Una proposta di interpretazione

Allora, Dio ci chiama alla conversione ed è Lui che agisce per primo in noi. Ma come capire, allora, l’azione di Gesù sulla croce? Cosa vuol dire che lui è l’agnello, se abbiamo detto che ciò non va pensato nell’ottica espiatoria?

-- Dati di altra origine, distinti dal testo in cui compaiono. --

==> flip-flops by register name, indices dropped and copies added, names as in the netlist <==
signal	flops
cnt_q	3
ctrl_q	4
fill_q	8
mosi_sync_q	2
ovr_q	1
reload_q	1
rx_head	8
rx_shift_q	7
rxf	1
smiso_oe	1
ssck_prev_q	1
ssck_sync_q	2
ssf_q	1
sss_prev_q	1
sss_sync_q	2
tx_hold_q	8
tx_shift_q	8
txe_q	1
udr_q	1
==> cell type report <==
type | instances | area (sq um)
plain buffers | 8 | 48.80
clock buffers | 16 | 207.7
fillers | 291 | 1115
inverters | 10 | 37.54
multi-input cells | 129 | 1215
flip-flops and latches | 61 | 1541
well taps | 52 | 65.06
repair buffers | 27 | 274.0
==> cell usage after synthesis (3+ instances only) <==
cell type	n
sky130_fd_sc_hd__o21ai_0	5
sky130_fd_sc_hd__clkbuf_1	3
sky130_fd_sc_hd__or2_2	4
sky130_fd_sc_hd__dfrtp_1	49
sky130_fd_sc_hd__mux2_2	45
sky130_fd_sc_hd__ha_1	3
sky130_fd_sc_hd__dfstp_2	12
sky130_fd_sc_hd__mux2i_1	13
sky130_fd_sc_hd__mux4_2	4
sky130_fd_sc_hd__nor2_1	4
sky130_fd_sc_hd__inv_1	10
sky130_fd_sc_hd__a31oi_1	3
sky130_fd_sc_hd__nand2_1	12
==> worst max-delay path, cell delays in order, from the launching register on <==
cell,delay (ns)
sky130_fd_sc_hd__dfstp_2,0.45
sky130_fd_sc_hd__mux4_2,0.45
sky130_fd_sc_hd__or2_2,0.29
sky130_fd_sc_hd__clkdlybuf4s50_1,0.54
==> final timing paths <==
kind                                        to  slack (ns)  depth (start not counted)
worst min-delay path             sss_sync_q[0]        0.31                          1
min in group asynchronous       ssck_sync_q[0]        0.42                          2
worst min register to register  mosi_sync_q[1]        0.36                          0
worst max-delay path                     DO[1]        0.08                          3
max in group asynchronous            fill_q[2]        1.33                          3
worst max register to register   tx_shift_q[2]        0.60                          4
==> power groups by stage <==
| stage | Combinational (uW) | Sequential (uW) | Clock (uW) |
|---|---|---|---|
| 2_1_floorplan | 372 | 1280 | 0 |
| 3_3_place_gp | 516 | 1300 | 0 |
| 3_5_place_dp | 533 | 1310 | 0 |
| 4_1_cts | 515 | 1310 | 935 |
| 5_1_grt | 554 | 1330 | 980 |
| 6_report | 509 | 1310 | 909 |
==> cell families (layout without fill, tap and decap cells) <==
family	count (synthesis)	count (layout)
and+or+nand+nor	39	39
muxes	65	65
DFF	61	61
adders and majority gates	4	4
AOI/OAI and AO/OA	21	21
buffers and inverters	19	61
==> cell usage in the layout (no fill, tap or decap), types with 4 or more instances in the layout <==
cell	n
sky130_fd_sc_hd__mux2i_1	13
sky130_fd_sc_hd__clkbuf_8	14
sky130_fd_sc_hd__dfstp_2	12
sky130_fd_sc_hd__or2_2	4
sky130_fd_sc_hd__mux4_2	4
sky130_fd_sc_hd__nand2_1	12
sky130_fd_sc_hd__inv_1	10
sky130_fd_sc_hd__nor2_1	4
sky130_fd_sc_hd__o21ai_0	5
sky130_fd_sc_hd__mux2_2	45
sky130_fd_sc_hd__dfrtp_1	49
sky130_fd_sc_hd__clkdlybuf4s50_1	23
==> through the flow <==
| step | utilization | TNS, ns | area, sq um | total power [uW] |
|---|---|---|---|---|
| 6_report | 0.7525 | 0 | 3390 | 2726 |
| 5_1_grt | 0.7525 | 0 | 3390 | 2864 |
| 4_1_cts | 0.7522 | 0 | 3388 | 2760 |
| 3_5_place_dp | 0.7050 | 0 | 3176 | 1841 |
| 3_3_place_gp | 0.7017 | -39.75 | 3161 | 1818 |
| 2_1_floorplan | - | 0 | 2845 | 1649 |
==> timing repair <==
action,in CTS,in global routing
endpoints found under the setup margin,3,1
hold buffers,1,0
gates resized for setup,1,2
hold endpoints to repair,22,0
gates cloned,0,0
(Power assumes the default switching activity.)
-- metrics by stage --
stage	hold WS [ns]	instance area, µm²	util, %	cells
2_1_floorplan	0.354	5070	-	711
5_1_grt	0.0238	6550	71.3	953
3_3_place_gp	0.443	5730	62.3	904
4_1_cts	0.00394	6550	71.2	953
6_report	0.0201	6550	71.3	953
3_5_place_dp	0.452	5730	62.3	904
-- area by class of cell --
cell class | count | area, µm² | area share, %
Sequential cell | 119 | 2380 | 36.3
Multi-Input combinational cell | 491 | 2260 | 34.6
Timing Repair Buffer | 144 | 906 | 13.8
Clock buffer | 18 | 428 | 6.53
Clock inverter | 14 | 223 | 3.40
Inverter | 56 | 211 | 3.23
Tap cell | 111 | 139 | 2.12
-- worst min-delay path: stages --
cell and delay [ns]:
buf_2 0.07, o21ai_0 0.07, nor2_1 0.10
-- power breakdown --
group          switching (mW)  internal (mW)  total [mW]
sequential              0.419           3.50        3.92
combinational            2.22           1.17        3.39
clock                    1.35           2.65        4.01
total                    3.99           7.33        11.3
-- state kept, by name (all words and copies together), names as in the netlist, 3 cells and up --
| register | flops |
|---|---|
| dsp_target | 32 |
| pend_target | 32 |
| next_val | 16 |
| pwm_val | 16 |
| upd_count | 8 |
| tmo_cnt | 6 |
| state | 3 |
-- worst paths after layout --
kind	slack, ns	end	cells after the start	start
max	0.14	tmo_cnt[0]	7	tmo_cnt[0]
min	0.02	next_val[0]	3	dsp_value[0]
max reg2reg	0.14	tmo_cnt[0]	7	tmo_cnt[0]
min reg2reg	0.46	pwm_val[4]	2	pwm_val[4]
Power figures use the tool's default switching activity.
--- src/rtl/riscv32ima_pkg.sv ---
// Shared types for the riscv32ima instruction/data memory arbiter.
// The request struct widths are the widest the arbiter carries; the top narrows them to its parameters.
package riscv32ima_pkg;

    localparam int REQ_AW = 32;
    localparam int REQ_DW = 64;

    typedef enum logic [1:0] {
        IDLE   = 2'd0,
        HOLD_I = 2'd1,
        HOLD_D = 2'd2
    } arb_state_t;

    typedef enum logic {
        OWN_I = 1'b0,
        OWN_D = 1'b1
    } owner_t;

    typedef struct packed {
        logic              ncs;
        logic              nwe;
        logic [REQ_AW-1:0] addr;
        logic [REQ_DW-1:0] wdata;
        logic [REQ_DW-1:0] wmask;
    } req_t;

    localparam req_t REQ_NONE = '{ncs: 1'b1, nwe: 1'b1, addr: '0, wdata: '0, wmask: '0};

    // Width of a counter that must hold values 0..max_val.
    function automatic int cnt_width(input int max_val);
        return (max_val < 1) ? 1 : $clog2(max_val + 1);
    endfunction

endpackage
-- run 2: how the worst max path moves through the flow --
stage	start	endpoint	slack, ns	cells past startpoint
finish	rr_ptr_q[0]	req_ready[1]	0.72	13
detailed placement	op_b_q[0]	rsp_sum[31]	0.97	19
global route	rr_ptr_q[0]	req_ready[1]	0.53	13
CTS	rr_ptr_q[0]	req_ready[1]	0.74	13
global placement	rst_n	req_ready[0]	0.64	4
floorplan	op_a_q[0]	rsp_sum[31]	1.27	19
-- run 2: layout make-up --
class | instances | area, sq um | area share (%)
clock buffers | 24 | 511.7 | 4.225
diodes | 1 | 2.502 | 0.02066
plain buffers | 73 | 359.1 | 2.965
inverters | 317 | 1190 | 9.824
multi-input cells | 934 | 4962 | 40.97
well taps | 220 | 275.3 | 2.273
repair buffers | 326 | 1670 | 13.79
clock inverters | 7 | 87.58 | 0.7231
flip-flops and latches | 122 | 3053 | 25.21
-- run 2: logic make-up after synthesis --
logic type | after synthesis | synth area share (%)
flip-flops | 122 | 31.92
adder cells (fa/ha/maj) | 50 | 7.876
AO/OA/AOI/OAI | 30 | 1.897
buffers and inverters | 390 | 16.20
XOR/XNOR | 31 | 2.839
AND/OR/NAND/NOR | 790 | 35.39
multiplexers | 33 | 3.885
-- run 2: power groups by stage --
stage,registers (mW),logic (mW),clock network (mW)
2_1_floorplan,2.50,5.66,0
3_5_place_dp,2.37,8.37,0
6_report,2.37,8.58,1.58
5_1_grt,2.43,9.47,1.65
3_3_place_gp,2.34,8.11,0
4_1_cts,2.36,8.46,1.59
**src/rtl/sram_ctrl.sv**
```systemverilog
// sram_ctrl
// ---------
// Synchronous sequencer in front of an asynchronous SRAM macro. It accepts
// single-beat read/write requests on a valid/ready port and drives the
// SRAM strobes. Each operation has one setup cycle, a strobe of WR_CYCLES or
// RD_CYCLES clocks, and one hold cycle. Read data is captured on the edge
// that ends the read strobe. A one-cycle rsp_valid pulse marks completion.
//
// Ports
//   clk        in   clock, rising edge
//   rst        in   synchronous active-high reset
//   req_valid  in   request present
//   req_ready  out  controller can accept (IDLE and not in reset)
//   req_we     in   1 = write, 0 = read
//   req_addr   in   [AW-1:0] request address
//   req_wdata  in   [DW-1:0] write data
//   rsp_valid  out  one-cycle completion pulse (reads and writes)
//   rsp_rdata  out  [DW-1:0] read data, held until the next read completes
//   mem_cs     out  SRAM chip select, active-high
//   mem_addr   out  [AW-1:0] SRAM address
//   mem_din    out  [DW-1:0] SRAM write data
//   mem_wr     out  SRAM write strobe, active-high
//   mem_rd     out  SRAM read strobe, active-low
//   mem_dout   in   [DW-1:0] SRAM read data
module sram_ctrl #(
  parameter int AW        = 8,
  parameter int DW        = 8,
  parameter int WR_CYCLES = 2,
  parameter int RD_CYCLES = 2
) (
  input  logic          clk,
  input  logic          rst,
  input  logic          req_valid,
  output logic          req_ready,
  input  logic          req_we,
  input  logic [AW-1:0] req_addr,
  input  logic [DW-1:0] req_wdata,
  output logic          rsp_valid,
  output logic [DW-1:0] rsp_rdata,
  output logic          mem_cs,
  output logic [AW-1:0] mem_addr,
  output logic [DW-1:0] mem_din,
  output logic          mem_wr,
  output logic          mem_rd,
  input  logic [DW-1:0] mem_dout
);

  // The counter only has to hold the strobe length minus one.
  localparam int MAX_CYC = (WR_CYCLES > RD_CYCLES) ? WR_CYCLES : RD_CYCLES;
  localparam int CW      = (MAX_CYC > 1) ? $clog2(MAX_CYC) : 1;

  localparam logic [CW-1:0] CNT_ZERO = CW'(0);
  localparam logic [CW-1:0] CNT_ONE  = CW'(1);
  localparam logic [CW-1:0] WR_LOAD  = CW'(WR_CYCLES - 1);
  localparam logic [CW-1:0] RD_LOAD  = CW'(RD_CYCLES - 1);

  typedef enum logic [2:0] {
    IDLE  = 3'd0,
    SETUP = 3'd1,
    WRITE = 3'd2,
    READ  = 3'd3,
    HOLD  = 3'd4
  } state_t;

  state_t        state_r;
  state_t        state_s;
  logic [CW-1:0] cnt_r;
  logic [CW-1:0] cnt_s;
  logic          op_we_r;
  logic          accept_s;
  logic          capture_s;

  logic          mem_cs_r;
  logic [AW-1:0] mem_addr_r;
  logic [DW-1:0] mem_din_r;
  logic          mem_wr_r;
  logic          mem_rd_r;
  logic          rsp_valid_r;
  logic [DW-1:0] rsp_rdata_r;

  // req_ready is the only output with a combinational path.
  assign req_ready = (state_r == IDLE) && !rst;
  assign accept_s  = req_valid && req_ready;
  // The last READ cycle is the one whose closing edge samples the SRAM.
  assign capture_s = (state_r == READ) && (cnt_r == CNT_ZERO);

  assign mem_cs    = mem_cs_r;
  assign mem_addr  = mem_addr_r;
  assign mem_din   = mem_din_r;
  assign mem_wr    = mem_wr_r;
  assign mem_rd    = mem_rd_r;
  assign rsp_valid = rsp_valid_r;
  assign rsp_rdata = rsp_rdata_r;

  // Next-state and strobe-length counter logic.
  always_comb begin
    state_s = state_r;
    cnt_s   = cnt_r;
    case (state_r)
      IDLE: begin
        if (accept_s) begin
          state_s = SETUP;
        end else begin
          state_s = IDLE;
        end
      end
      SETUP: begin
        if (op_we_r) begin
          state_s = WRITE;
          cnt_s   = WR_LOAD;
        end else begin
          state_s = READ;
          cnt_s   = RD_LOAD;
        end
      end
      WRITE, READ: begin
        if (cnt_r == CNT_ZERO) begin
          state_s = HOLD;
        end else begin
          state_s = state_r;
          cnt_s   = cnt_r - CNT_ONE;
        end
      end
      HOLD: begin
        state_s = IDLE;
      end
      default: begin
        state_s = IDLE;
        cnt_s   = CNT_ZERO;
      end
    endcase
  end

  // State, counter and latched operation type.
  always_ff @(posedge clk) begin
    if (rst) begin
      state_r <= IDLE;
      cnt_r   <= CNT_ZERO;
      op_we_r <= 1'b0;
    end else begin
      state_r <= state_s;
      cnt_r   <= cnt_s;
      if (accept_s) begin
        op_we_r <= req_we;
      end
    end
  end

  // Registered SRAM and response outputs, decoded from the next state so
  // each strobe lines up exactly with the state it belongs to.
  always_ff @(posedge clk) begin
    if (rst) begin
      mem_cs_r    <= 1'b0;
      mem_wr_r    <= 1'b0;
      mem_rd_r    <= 1'b1;
      mem_addr_r  <= {AW{1'b0}};
      mem_din_r   <= {DW{1'b0}};
      rsp_valid_r <= 1'b0;
      rsp_rdata_r <= {DW{1'b0}};
    end else begin
      mem_cs_r    <= (state_s != IDLE);
      mem_wr_r    <= (state_s == WRITE);
      mem_rd_r    <= (state_s != READ);
      rsp_valid_r <= (state_s == HOLD);
      if (accept_s) begin
        mem_addr_r <= req_addr;
        mem_din_r  <= req_wdata;
      end
      if (capture_s) begin
        rsp_rdata_r <= mem_dout;
      end
    end
  end

endmodule

```
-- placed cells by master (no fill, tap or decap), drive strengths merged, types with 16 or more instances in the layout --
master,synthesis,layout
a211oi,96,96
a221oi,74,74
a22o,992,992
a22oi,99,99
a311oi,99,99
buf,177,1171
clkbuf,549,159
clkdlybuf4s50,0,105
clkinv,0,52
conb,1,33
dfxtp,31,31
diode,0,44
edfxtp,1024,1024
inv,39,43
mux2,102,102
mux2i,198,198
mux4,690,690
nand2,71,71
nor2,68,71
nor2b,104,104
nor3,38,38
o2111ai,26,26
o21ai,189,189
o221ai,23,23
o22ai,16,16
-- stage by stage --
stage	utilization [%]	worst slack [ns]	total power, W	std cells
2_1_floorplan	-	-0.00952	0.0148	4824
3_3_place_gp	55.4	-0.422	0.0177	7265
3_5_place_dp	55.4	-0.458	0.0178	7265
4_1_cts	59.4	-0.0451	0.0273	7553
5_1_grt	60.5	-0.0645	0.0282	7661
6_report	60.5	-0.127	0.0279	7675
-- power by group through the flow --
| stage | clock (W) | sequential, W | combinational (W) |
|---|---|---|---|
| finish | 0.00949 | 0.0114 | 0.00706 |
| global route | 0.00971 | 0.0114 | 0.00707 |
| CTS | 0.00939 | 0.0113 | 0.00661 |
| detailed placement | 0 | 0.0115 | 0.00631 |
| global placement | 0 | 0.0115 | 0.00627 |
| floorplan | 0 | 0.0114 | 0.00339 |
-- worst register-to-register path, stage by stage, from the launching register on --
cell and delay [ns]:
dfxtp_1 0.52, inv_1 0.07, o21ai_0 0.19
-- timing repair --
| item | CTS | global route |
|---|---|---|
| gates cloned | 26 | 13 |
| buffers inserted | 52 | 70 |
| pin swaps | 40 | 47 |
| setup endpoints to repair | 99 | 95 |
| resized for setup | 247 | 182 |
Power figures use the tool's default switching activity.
File: config.mk
export PLATFORM = sky130hd
export DESIGN_NAME = hazard_ctrl
export DESIGN_NICKNAME = d
export VERILOG_FILES = /design/src/rtl/hazard_pkg.sv /design/src/rtl/hazard_ctrl_fwd_select.sv /design/src/rtl/hazard_ctrl.sv
export SDC_FILE = /design/constraint.sdc
export NUM_CORES = 1
export LEC_CHECK = 0
export ABC_AREA = 1
export CAP_MARGIN = 20
export CELL_PAD_IN_SITES_DETAIL_PLACEMENT = 0
export CELL_PAD_IN_SITES_GLOBAL_PLACEMENT = 1
export CORE_MARGIN = 5
export CORE_UTILIZATION = 22
export CTS_BUF_LIST = sky130_fd_sc_hd__clkbuf_2
export DETAILED_ROUTE_END_ITERATION = 6
export PLACE_DENSITY = 0.86
export SYNTH_ARGS = -nofsm -noshare
export SYNTH_HDL_FRONTEND = slang
export SYNTH_HIERARCHICAL = 1
export SYNTH_SLANG_ARGS = --single-unit
File: constraint.sdc
create_clock -name clk -period 1.21 [get_ports clk]
set_input_delay 0.242 -clock clk [delete_from_list [all_inputs] [get_ports clk]]
set_output_delay 0.242 -clock clk [all_outputs]
set_load 0.005 [all_outputs]
File: src/rtl/ft232h_sync_tx_burst.sv
// FT232H sync-245 transmit engine: threshold/flush-triggered bursts from the TX FIFO through a
// small skid buffer, so txe_n stalls and receive-side bus yields never lose or repeat a byte.
module ft232h_sync_tx_burst #(
    parameter int DATA_W        = 8,
    parameter int LEVEL_W       = 17,
    parameter int THRESHOLD     = 66048,
    parameter int BURST_LEN     = 512,
    parameter int FLUSH_TIMEOUT = 65535,
    parameter int SKID_DEPTH    = 4
) (
    input  logic                  clock,
    input  logic                  rst_n,
    ft232h_sync_tx_burst_if.master bus,
    output logic                  busy,
    output logic [31:0]           tx_count
);
    localparam int PTR_W = $clog2(SKID_DEPTH);
    localparam int CNT_W = PTR_W + 1;
    localparam int RI_W  = $clog2(BURST_LEN + 1);
    localparam int TMR_W = (FLUSH_TIMEOUT > 1) ? $clog2(FLUSH_TIMEOUT) : 1;
    localparam bit FLUSH_EN = (FLUSH_TIMEOUT != 0);

    localparam logic [LEVEL_W-1:0] THRESH_L = LEVEL_W'(THRESHOLD);
    localparam logic [RI_W-1:0]    BURST_L  = RI_W'(BURST_LEN);
    localparam logic [CNT_W-1:0]   DEPTH_L  = CNT_W'(SKID_DEPTH);
    localparam logic [TMR_W-1:0]   TMR_LAST = TMR_W'(FLUSH_TIMEOUT - 1);

    typedef enum logic [1:0] {IDLE, BURST, YIELD, GAP} state_t;

    state_t             state;
    state_t             state_next;
    logic [DATA_W-1:0]  skid_mem [SKID_DEPTH];
    logic [PTR_W-1:0]   rd_ptr;
    logic [PTR_W-1:0]   wr_ptr;
    logic [CNT_W-1:0]   skid_count;
    logic               vld_p1;
    logic [RI_W-1:0]    reads_issued;
    logic [TMR_W-1:0]   flush_timer;
    logic               flush_due;

    logic               accept;
    logic               rd_go;
    logic               flush_qual;
    logic               burst_done;
    logic               wr_go;
    logic [CNT_W-1:0]   cnt_after_pop;
    logic [CNT_W-1:0]   cnt_next;
    logic [DATA_W-1:0]  head_next;

    always_comb begin
        accept        = !bus.wr_n && !bus.txe_n;
        rd_go         = (state == BURST) && bus.rd_n && !bus.txe_n && !bus.fifo_empty &&
                        (reads_issued < BURST_L) &&
                        ((skid_count + CNT_W'(vld_p1)) < DEPTH_L);
        cnt_after_pop = skid_count - CNT_W'(accept);
        cnt_next      = cnt_after_pop + CNT_W'(vld_p1);
        // When the pop empties the skid, the byte landing this edge becomes the new head.
        head_next     = (cnt_after_pop == '0) ? bus.fifo_data
                                              : skid_mem[rd_ptr + PTR_W'(accept)];
        flush_qual    = (bus.rdusedw != '0) && (bus.rdusedw < THRESH_L);
        burst_done    = (skid_count == '0) && !vld_p1 &&
                        ((reads_issued == BURST_L) || bus.fifo_empty);
        state_next    = state;
        case (state)
            IDLE:    if (!bus.txe_n && bus.rd_n && ((bus.rdusedw >= THRESH_L) || flush_due))
                         state_next = BURST;
            BURST:   if (!bus.rd_n)      state_next = YIELD;
                     else if (burst_done) state_next = GAP;
            YIELD:   if (bus.rd_n)       state_next = BURST;
            GAP:     state_next = IDLE;
            default: state_next = IDLE;
        endcase
        wr_go = (state == BURST) && bus.rd_n && (cnt_next != '0);
    end

    assign bus.fifo_rd_en = rd_go;

    // Skid storage: data only, written one cycle after the FIFO read strobe.
    always_ff @(posedge clock) begin
        if (vld_p1) skid_mem[wr_ptr] <= bus.fifo_data;
    end

    always_ff @(posedge clock) begin
        if (!rst_n) begin
            state        <= IDLE;
            busy         <= 1'b0;
            rd_ptr       <= '0;
            wr_ptr       <= '0;
            skid_count   <= '0;
            vld_p1       <= 1'b0;
            reads_issued <= '0;
            flush_timer  <= '0;
            flush_due    <= 1'b0;
            bus.wr_n     <= 1'b1;
            bus.data_oe  <= 1'b0;
            bus.data_out <= '0;
            tx_count     <= '0;
        end else begin
            state <= state_next;
            busy  <= (state_next != IDLE);

            // FIFO read stage -> skid push stage
            vld_p1 <= rd_go;
            if (vld_p1) wr_ptr <= wr_ptr + 1'b1;
            if (accept) begin
                rd_ptr   <= rd_ptr + 1'b1;
                tx_count <= tx_count + 32'd1;
            end
            skid_count <= cnt_next;

            // Skid head -> registered bus stage
            bus.wr_n    <= !wr_go;
            bus.data_oe <= wr_go;
            if (wr_go) bus.data_out <= head_next;

            if ((state == IDLE) && (state_next == BURST)) begin
                reads_issued <= '0;
                flush_timer  <= '0;
                flush_due    <= 1'b0;
            end else begin
                if (rd_go) reads_issued <= reads_issued + 1'b1;
                if ((state == IDLE) && flush_qual) begin
                    if (FLUSH_EN && (flush_timer == TMR_LAST)) flush_due <= 1'b1;
                    else flush_timer <= flush_timer + 1'b1;
                end else begin
                    flush_timer <= '0;
                    flush_due   <= 1'b0;
                end
            end
        end
    end
endmodule
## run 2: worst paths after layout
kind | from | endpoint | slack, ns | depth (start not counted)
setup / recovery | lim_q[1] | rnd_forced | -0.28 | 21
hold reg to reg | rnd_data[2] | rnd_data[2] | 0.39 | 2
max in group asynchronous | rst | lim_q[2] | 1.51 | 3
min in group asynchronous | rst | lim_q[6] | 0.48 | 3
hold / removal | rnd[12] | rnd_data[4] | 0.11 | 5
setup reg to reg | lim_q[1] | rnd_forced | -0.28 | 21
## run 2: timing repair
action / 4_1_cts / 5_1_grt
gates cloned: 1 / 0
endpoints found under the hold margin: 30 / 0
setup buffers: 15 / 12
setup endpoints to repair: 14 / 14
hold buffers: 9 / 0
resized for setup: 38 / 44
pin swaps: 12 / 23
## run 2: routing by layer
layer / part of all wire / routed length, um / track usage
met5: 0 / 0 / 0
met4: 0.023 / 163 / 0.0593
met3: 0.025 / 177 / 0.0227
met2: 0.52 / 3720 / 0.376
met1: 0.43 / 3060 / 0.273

Difatti, la conversione e la grazia di Dio che ci precede si comunicano e si attivano nell’amore. Quando amiamo e rispondiamo al male con il bene, il male non viene respinto con violenza, espandendosi, ma assunto e caricato su colui che non si oppone con rabbia, fungendo cosí da spugna che assorbe senza restituire. Noi cristiani ci chiamiamo così perché seguiamo Gesù e lui stesso ci ricorda che dobbiamo portare la sua croce, come egli ha fatto. Cooperando insieme a Lui, diventiamo una cosa sola con Lui, il Cristo totale che non risponde al male con il male, ma con il bene, cancellando dal mondo questo male/peccato (e non colui che ha fatto questo male). In questo modo tutti noi, insieme a Cristo, come la vite con i tralci, ci trasformiamo in una grande foresta, per usare un’altra metafora, che assorbe anidride carbonica e produce ossigeno, togliendo il peccato e trasformandolo in amore.

Conclusione

Questo è possibile solo grazie a Dio, entrando nella sua logica di amore incondizionato. In questa maniera, mettiamo da parte l’idea di un Gesù che si immola per noi e magicamente ci libera dal peccato; cambiamo prospettiva. Perché non pensare a noi stessi insieme a lui, chiamati a collaborare in questa dinamica di purificazione e trasformazione, difficile, dura da far propria, ma che, forse, è l’unica che permette di togliere il peccato del mondo?

Is 49,3.5-6: Ti renderò luce delle nazioni, perché porti la mia salvezza.

Sal 39: R/. Ecco, Signore, io vengo per fare la tua volontà.

1 Cor 1,1-3: Grazia a voi e pace da Dio Padre nostro e dal Signore Gesù Cristo.

Jn 1,29-34: Ecco l’agnello di Dio, colui che toglie il peccato del mondo!